First was the rematch of April 6th, which took place May 21st on a scheduled Monday off day between a home series with San Diego and a road trip to Tampa Bay. Cleveland did indeed win, while ensuring a five-flight stretch for the M’s and 23 consecutive ballgames from May 15th to June 6th. They’d once again make up another game on the heels of the Friars on June 11th, getting revenge on Byrd. Last having spent nearly five frames being no-hit by the righty, Seattle responded by by lighting him up for seven runs in four frames, with two homers by Raúl Ibañez and another from José López in an 8-7 win where each team recorded 16 hits. Again, however, the cost was cumulative, as another off-day instead fed a 19-game stretch of consecutive play.
The ‘07 club is one of the strangest in franchise history. They were a sub-.500 team by Pythagorean W-L. They won 88 games and finished a distant second in the AL West and Wild Card. Their best pitcher was J.J. Putz, putting up one of the greatest seasons in the history of relievers and earning several downballot MVP votes. Hargrove quit midseason, with his team 45-33. John McLaren helmed the club to a winning record the rest of the way, but their collapse came with an assist once again from Cleveland.
Thursday, August 30th, would have been a great day off. Seattle had started the 20 game stretch of consecutive tilts three back of the division, tearing off five straight wins and seven of eight. One game back of the division, 20 games over .500, this inexplicable ballclub buoyed by bullpen brilliance fell to Texas on Saturday the 25th. It would be the closest they’d be to a division title that’s still eluded them subsequently for years.
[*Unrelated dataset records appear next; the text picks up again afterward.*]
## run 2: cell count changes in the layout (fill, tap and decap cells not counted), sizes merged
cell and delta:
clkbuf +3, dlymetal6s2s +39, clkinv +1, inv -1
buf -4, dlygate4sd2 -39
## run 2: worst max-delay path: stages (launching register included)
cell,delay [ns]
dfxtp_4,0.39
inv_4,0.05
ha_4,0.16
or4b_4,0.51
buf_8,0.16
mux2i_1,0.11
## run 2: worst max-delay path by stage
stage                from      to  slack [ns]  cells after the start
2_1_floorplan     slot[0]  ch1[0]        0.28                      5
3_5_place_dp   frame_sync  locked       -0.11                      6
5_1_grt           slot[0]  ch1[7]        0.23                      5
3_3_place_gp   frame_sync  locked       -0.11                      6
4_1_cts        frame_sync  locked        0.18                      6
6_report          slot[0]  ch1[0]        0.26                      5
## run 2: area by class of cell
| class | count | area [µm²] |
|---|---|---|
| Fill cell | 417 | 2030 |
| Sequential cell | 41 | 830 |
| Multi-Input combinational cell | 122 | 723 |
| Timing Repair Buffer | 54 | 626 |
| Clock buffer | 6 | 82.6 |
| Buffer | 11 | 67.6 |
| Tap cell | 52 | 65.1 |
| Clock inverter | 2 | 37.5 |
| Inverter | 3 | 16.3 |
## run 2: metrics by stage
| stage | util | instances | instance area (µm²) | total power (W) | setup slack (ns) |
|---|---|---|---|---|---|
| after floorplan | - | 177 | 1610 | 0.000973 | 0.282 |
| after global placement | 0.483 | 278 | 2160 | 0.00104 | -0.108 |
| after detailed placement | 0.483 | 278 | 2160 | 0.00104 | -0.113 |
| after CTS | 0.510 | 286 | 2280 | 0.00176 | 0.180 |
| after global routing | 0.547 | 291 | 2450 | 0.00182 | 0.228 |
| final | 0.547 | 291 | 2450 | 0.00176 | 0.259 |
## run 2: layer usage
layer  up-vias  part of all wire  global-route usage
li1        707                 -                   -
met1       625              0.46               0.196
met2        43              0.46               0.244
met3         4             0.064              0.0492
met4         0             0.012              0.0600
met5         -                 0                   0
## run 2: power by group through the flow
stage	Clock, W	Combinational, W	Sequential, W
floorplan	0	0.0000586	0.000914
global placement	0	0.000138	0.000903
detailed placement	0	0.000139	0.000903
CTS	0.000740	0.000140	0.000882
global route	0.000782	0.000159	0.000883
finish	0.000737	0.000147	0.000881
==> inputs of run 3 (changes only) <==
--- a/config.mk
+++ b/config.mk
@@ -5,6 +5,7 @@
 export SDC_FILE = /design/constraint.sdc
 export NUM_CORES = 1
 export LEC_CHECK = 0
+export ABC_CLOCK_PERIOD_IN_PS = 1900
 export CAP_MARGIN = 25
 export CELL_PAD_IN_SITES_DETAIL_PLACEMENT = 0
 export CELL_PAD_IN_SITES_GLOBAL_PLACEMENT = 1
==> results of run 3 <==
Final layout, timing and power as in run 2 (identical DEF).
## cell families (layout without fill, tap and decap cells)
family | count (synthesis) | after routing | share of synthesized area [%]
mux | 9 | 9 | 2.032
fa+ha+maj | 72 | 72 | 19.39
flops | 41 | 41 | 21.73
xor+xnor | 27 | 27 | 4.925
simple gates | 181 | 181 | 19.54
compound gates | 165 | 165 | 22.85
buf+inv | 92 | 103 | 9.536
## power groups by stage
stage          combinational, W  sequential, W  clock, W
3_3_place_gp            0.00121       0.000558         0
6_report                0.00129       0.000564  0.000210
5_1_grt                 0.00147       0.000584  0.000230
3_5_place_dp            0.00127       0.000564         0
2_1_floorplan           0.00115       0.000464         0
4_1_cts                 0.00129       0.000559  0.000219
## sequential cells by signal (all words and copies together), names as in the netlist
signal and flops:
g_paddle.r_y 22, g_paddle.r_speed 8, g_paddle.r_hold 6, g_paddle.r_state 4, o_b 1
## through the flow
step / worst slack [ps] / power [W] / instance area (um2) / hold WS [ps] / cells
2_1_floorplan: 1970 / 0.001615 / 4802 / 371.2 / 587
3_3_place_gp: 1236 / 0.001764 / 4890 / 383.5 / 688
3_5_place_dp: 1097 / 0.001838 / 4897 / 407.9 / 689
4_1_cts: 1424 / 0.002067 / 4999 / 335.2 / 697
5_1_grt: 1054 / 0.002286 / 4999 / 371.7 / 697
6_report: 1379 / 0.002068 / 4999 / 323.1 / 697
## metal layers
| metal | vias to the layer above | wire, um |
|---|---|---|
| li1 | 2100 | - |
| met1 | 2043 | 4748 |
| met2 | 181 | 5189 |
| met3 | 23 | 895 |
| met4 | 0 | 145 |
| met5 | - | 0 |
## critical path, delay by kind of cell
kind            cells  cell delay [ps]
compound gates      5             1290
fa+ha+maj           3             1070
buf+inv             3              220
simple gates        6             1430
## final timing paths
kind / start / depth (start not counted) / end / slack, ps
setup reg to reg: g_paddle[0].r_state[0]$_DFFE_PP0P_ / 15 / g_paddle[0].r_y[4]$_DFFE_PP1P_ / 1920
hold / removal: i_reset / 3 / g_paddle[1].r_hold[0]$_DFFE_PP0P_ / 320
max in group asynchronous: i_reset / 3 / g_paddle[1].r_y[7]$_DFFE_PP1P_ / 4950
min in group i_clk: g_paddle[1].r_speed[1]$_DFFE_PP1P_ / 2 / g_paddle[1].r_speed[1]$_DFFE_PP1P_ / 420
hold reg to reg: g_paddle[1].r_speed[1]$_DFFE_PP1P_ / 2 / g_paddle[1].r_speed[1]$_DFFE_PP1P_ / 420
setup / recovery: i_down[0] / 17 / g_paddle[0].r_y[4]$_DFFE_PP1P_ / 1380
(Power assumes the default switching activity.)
`src/rtl/idct_pkg.sv`:
```
// Shared constants and helpers for the IDCT front end and core: word width,
// block size, JPEG zig-zag scan table and 16-bit saturation.
package idct_pkg;

    localparam int ML  = 16;
    localparam int BLK = 64;

    // zz[k] = natural (row-major) index of zig-zag scan position k
    localparam logic [5:0] zz [0:BLK-1] = '{
         0,  1,  8, 16,  9,  2,  3, 10,
        17, 24, 32, 25, 18, 11,  4,  5,
        12, 19, 26, 33, 40, 48, 41, 34,
        27, 20, 13,  6,  7, 14, 21, 28,
        35, 42, 49, 56, 57, 50, 43, 36,
        29, 22, 15, 23, 30, 37, 44, 51,
        58, 59, 52, 45, 38, 31, 39, 46,
        53, 60, 61, 54, 47, 55, 62, 63
    };

    typedef enum logic [1:0] {
        BANK_EMPTY,
        BANK_FILLING,
        BANK_FULL
    } bank_state_t;

    function automatic logic signed [ML-1:0] sat16(input logic signed [24:0] v);
        if (v > 25'sd32767)
            return 16'sh7fff;
        else if (v < -25'sd32768)
            return 16'sh8000;
        else
            return v[ML-1:0];
    endfunction

endpackage

```
`src/rtl/coef_bank.sv`:
```
// One 8x8 coefficient bank: 64 words plus a written-mask so that positions
// never written in the current block read back as zero.
module coef_bank
    import idct_pkg::*;
#(
    parameter int ML = idct_pkg::ML
) (
    input  logic                 clk,
    input  logic                 rst_n,
    input  logic                 i_clr,
    input  logic                 i_we,
    input  logic [5:0]           i_idx,
    input  logic signed [ML-1:0] i_data,
    output logic [ML*BLK-1:0]    o_data
);

    logic signed [ML-1:0] r_mem [BLK];
    logic [BLK-1:0]       r_mask;
    logic [BLK-1:0]       w_set;

    assign w_set = i_we ? (BLK'(1) << i_idx) : '0;

    // Clear and first write can coincide: the new block keeps only that bit.
    always_ff @(posedge clk or negedge rst_n) begin
        if (!rst_n)
            r_mask <= '0;
        else if (i_clr || i_we)
            r_mask <= (i_clr ? '0 : r_mask) | w_set;
    end

    always_ff @(posedge clk) begin
        if (i_we)
            r_mem[i_idx] <= i_data;
    end

    always_comb begin
        o_data = '0;
        for (int n = 0; n < BLK; n++)
            o_data[n*ML +: ML] = r_mask[n] ? r_mem[n] : '0;
    end

endmodule

```
`src/rtl/idct_block_loader.sv`:
```
// Zig-zag coefficient loader: dequantizes each beat, scatters it into natural
// order in a ping-pong bank pair, and presents finished blocks to the IDCT.
module idct_block_loader
    import idct_pkg::*;
#(
    parameter int ML = idct_pkg::ML,
    parameter int QW = 8
) (
    input  logic                 clk,
    input  logic                 rst_n,
    input  logic signed [ML-1:0] in_data,
    input  logic                 in_eob,
    input  logic                 in_valid,
    output logic                 in_ready,
    input  logic                 q_we,
    input  logic [5:0]           q_addr,
    input  logic [QW-1:0]        q_data,
    output logic [ML*BLK-1:0]    out_data,
    output logic                 out_valid,
    input  logic                 out_ready
);

    localparam int PW = ML + QW + 1;

    bank_state_t          r_state [2];
    bank_state_t          w_state_nxt [2];
    logic                 r_wptr;
    logic                 r_rptr;
    logic [5:0]           r_k;
    logic [QW-1:0]        r_q [BLK];

    logic                 w_acc;
    logic                 w_done;
    logic                 w_pop;
    logic signed [PW-1:0] w_prod;
    logic signed [ML-1:0] w_coef;
    logic [5:0]           w_nat;
    logic [ML*BLK-1:0]    w_bank_data [2];

    assign in_ready  = (r_state[r_wptr] != BANK_FULL);
    assign out_valid = (r_state[r_rptr] == BANK_FULL);
    assign w_acc     = in_valid && in_ready;
    assign w_done    = w_acc && (in_eob || (r_k == 6'd63));
    assign w_pop     = out_valid && out_ready;

    // Quantizer entry is unsigned: zero-extend before the signed multiply.
    assign w_prod = PW'(in_data) * PW'($signed({1'b0, r_q[r_k]}));
    assign w_coef = sat16(w_prod);
    assign w_nat  = zz[r_k];

    always_comb begin
        for (int b = 0; b < 2; b++) begin
            w_state_nxt[b] = r_state[b];
            if (w_pop && (r_rptr == 1'(b)))
                w_state_nxt[b] = BANK_EMPTY;
            if (w_acc && (r_wptr == 1'(b)))
                w_state_nxt[b] = w_done ? BANK_FULL : BANK_FILLING;
        end
    end

    always_ff @(posedge clk or negedge rst_n) begin
        if (!rst_n) begin
            r_state[0] <= BANK_EMPTY;
            r_state[1] <= BANK_EMPTY;
            r_wptr     <= 1'b0;
            r_rptr     <= 1'b0;
            r_k        <= '0;
        end else begin
            r_state <= w_state_nxt;
            if (w_acc)
                r_k <= w_done ? 6'd0 : r_k + 6'd1;
            if (w_done)
                r_wptr <= ~r_wptr;
            if (w_pop)
                r_rptr <= ~r_rptr;
        end
    end

    // Table resets to identity; a write lands after this cycle's product.
    always_ff @(posedge clk or negedge rst_n) begin
        if (!rst_n) begin
            for (int i = 0; i < BLK; i++)
                r_q[i] <= QW'(1);
        end else if (q_we) begin
            r_q[q_addr] <= q_data;
        end
    end

    for (genvar b = 0; b < 2; b++) begin : g_bank
        logic w_sel;
        assign w_sel = w_acc && (r_wptr == 1'(b));

        coef_bank #(.ML(ML)) u_bank (
            .clk    (clk),
            .rst_n  (rst_n),
            .i_clr  (w_sel && (r_state[b] == BANK_EMPTY)),
            .i_we   (w_sel),
            .i_idx  (w_nat),
            .i_data (w_coef),
            .o_data (w_bank_data[b])
        );
    end

    assign out_data = r_rptr ? w_bank_data[1] : w_bank_data[0];

endmodule

```
`config.mk`:
```
export PLATFORM = sky130hd
export DESIGN_NAME = idct_block_loader
export DESIGN_NICKNAME = d
export VERILOG_FILES = /design/src/rtl/idct_pkg.sv /design/src/rtl/coef_bank.sv /design/src/rtl/idct_block_loader.sv
export SDC_FILE = /design/constraint.sdc
export NUM_CORES = 2
export LEC_CHECK = 0
export ABC_CLOCK_PERIOD_IN_PS = 17800
export CORE_ASPECT_RATIO = 2
export CORE_MARGIN = 2
export CORE_UTILIZATION = 25
export CTS_CLUSTER_DIAMETER = 150
export CTS_CLUSTER_SIZE = 20
export DETAILED_ROUTE_END_ITERATION = 8
export SYNTH_ARGS = -nofsm -noshare
export SYNTH_HDL_FRONTEND = slang
export SYNTH_HIERARCHICAL = 1
export SYNTH_SLANG_ARGS = --single-unit
```
`constraint.sdc`:
```
create_clock -name clk -period 17.8 [get_ports clk]
set_input_delay 3.56 -clock clk [delete_from_list [all_inputs] [get_ports clk]]
set_output_delay 3.56 -clock clk [all_outputs]
set_load 0.05 [all_outputs]
```
==> run metrics <==
largest area contributor in the netlist edfxtp_1; TritonRoute pass-1 iters 5; Sequential Area 77900 sq um; largest net degree at the start of global routing 165; Worst-path clk slew around 0.11 ns; Max Cap Viol 0; Synth Net Count between 8000 and 9000; slowest CP cell a31oi_2; crit path DAT 11.90 ns; WP data required roughly 18 ns; CP delay by family, top adder cells; nets approximately 9400; DR top layer met5; Final Cycle Share between 60% and 70%; GR Util All Layers 16.4%; grt ovf 0; Max stage delay on crit path 0.98 ns; met3 wire length 19.8 mm; 1st-iter DRT viols 4506; top cells by count, synth 2122 x and2_1, 2048 x edfxtp_1, 1538 x mux2_2; worst hold slack between 0.5 and 0.6 ns; die area a little under 500000 sq um; vias in the first global route roughly 72000; antenna violations before repair 54; Worst Skew roughly 0.11 ns; core area 488000 sq um; starting density of the core ~25%; CTS Buf Count about 160; # fillers around 49000; Num Clock Sinks 2700; CTS tree yes; Tmin final about 11 ns; most numerous cell in the Yosys netlist and2_1; WP buf/inv 7; Slew Limit Fails 0; ys async rst share around a quarter; Cell variety after synth 67; row cnt 363; clk buf depth 4; Yosys warnings 6; Setup crit start kind register; total setup buffers inserted after CTS 0; Ports 1062; Routed Antenna Nets 0; first-pass GRT wire length around 580 mm; post-synth top area share between 50% and 60%; die width between 400 and 500 um; clk_lat worst skew 0.96 ns; final wirelength around 420 mm; Final Hold Fails 0; kind of end point of the critical path register; routed vias roughly 71000; Least-Margin Pin Slew ~1.2 ns; relative slew slack 17.0%; Yosys reg bits 2700; Hold WC Path Type register to register; synth-to-layout area growth 19.6%; post-synthesis area per instance approximately 15 sq um; worst setup path class register to register; wire length on met2 220 mm; # DRC 0; CP Max Fanout 57; endpoints failing setup 0; post-synthesis cell count around 8200; Post-Route M1 WL between 150 and 200 mm; per-cell routed wire length about 27 um; # resized after CTS 0; number of vias per cell ~4.5; fmax around 0.09 GHz; Mapped Area approximately 120000 sq um; RSZ-0062 raised after global routing no; status finished, final reports clean; number of synthesized flops with an enable pin 2048; top area cells in the synthesized netlist edfxtp_1 50%, mux2_2 14%, dfrtp_1 12%; hold_buf cts 0; share of layout cells above drive strength 1 about 25%; Final Wtd Congestion between 0.8 and 0.9; sequential fraction of the synthesis area around 64%; Fin Setup TNS 0 ns; Die Y 993 um; Synth Flop Type edfxtp_1; H-tree Lvls 4; detailed placer's ending HPWL slightly below 300 mm; Clock Root Buffer clkbuf_16; multi-input logic area 41800 sq um; Port Buffers around 1100
-- logic make-up after synthesis --
kind of cell | count (synthesis) | synth area share (%)
adders and majority gates | 166 | 2.33
DFF | 2700 | 63.7
muxes | 1713 | 17.3
xor gates and xnor gates | 20 | 0.143
and+or+nand+nor | 2563 | 12.6
buffers and inverters | 744 | 2.39
AOI/OAI and AO/OA | 271 | 1.49
-- worst paths after layout --
check	startpoint	end	slack, ns	cells past startpoint
max in group asynchronous	rst_n	g_bank[1].u_bank/r_mask[48]	12.69	3
worst min register to register	r_q[292]	r_q[292]	0.50	1
min in group asynchronous	rst_n	r_q[174]	2.78	1
worst max register to register	r_k[0]	g_bank[1].u_bank/r_mem[32][9]	6.45	25
worst max-delay path	r_k[0]	g_bank[1].u_bank/r_mem[32][9]	6.45	25
worst min-delay path	r_q[292]	r_q[292]	0.50	1
-- cell usage in the layout (no fill, tap or decap), types with 9 or more instances in the layout --
| master | synthesis | layout |
|---|---|---|
| a21o_1 | 14 | 14 |
| a21oi_1 | 43 | 30 |
| a21oi_4 | 0 | 12 |
| and2_1 | 2122 | 2122 |
| buf_12 | 0 | 9 |
| buf_4 | 1 | 230 |
| clkbuf_1 | 373 | 113 |
| clkbuf_16 | 0 | 163 |
| clkdlybuf4s50_1 | 0 | 1052 |
| dfrtp_1 | 588 | 583 |
| dfstp_2 | 64 | 64 |
| diode_2 | 0 | 66 |
| edfxtp_1 | 2048 | 2048 |
| fa_1 | 102 | 102 |
| ha_1 | 64 | 64 |
| inv_1 | 292 | 291 |
| mux2_2 | 1538 | 1538 |
| mux4_2 | 169 | 169 |
| nand2_1 | 130 | 130 |
| nand2b_1 | 9 | 9 |
| nand3_1 | 18 | 16 |
| nor2_1 | 177 | 149 |
| nor2_2 | 16 | 44 |
| nor3_1 | 16 | 12 |
| o21ai_0 | 33 | 31 |
| o22ai_1 | 112 | 112 |
| o22ai_2 | 16 | 16 |
| xnor2_1 | 12 | 12 |
-- worst reg2reg max path, cell delays in order (launching register included) --
cell and delay [ns]:
dfrtp_4 0.80, buf_4 0.73, buf_4 0.71, mux4_2 0.41
mux4_2 0.23, nand2_1 0.15, a31oi_2 0.98, nand2_1 0.33
fa_1 0.69, fa_1 0.53, inv_1 0.05, fa_1 0.53
inv_1 0.05, fa_1 0.48, inv_1 0.04, ha_1 0.41
nand2_1 0.13, nor2_1 0.27, nand4_1 0.29, nand2_1 0.17
nand3_1 0.11, a2111oi_2 0.73, a21oi_2 0.10, buf_4 0.26
a21oi_4 0.83, buf_4 0.76
-- flip-flops by register name, summed over array words and instances, names as in the netlist --
register,flops
g_bank.u_bank/r_mem,2048
r_q,512
g_bank.u_bank/r_mask,128
r_k,6
r_state,4
r_rptr,1
r_wptr,1
-- cell type report --
| cell class | instances | area share [%] |
|---|---|---|
| sequential | 2700 | 53.3 |
| clock buffer | 278 | 3.10 |
| antenna | 66 | 0.113 |
| clock inverter | 13 | 0.0925 |
| timing repair buffer | 1300 | 8.55 |
| multi-input combinational | 4733 | 28.6 |
| tap | 6387 | 5.47 |
| inverter | 294 | 0.760 |
-- metrics by stage --
step,setup slack (ns),instance area (sq um),instances,utilization (%)
2_1_floorplan,3.61,122000,8177,-
3_3_place_gp,6.12,141000,15400,29.0
3_5_place_dp,5.90,141000,15400,29.0
4_1_cts,5.83,146000,15700,29.9
5_1_grt,5.78,146000,15700,29.9
6_report,6.45,146000,15800,30.0
-- metal layers --
layer / up-vias / GRT usage, %
met4: 18 / 7.63
met2: 1959 / 30.1
met5: - / 0
met3: 522 / 2.54
li1: 31000 / -
met1: 37400 / 18.4
Power is not shown: default switching activity piles up to over one toggle a cycle in this logic, so the estimate is an artifact.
It’s not fair to blame what happened next on the dread incurred by the additional travel, but like Mark Wahlberg would claim, perhaps Lolla-Blue-Za wouldn’t have gone down like that if [Cleveland] hadn’t been there. The day after one of the most deflating three-game sweeps in franchise history, instead of a scheduled travel and rest opportunity, Seattle had flown from their home to Cleveland yet again, squandering the first homer of the year for Adam Jones and a ninth inning re-tying effort by letting Putz sit for a sixth straight game and watch Rick White walk in consecutive hitters to lose the game.
This line is for any of you for whom this has reinvigorated a pocket of rage you still store near your pancreas to take a breath and calm down. I might do the same.
You know the rest. The losing streak reached nine, and while the M’s took one from the Yankees to keep their Wild Card hopes on life support, games 19 and 20 of this restless stretch were blowouts. An overmatched team at the end of its rope. The final makeup game came with an ostensible positive spin – Cleveland was forced to play at Seattle, tipping the M’s in with an extra home game on September 26th. The catch, of course, is Seattle already was scheduled to host Cleveland that day, and the doubleheader saw Seattle blown out 12-4 in the final loss of the season for Seattle. Putz would pitch three times in the next six days. It didn’t matter.
Beat Cleveland. Send them back to fourth place for a long, snowy winter.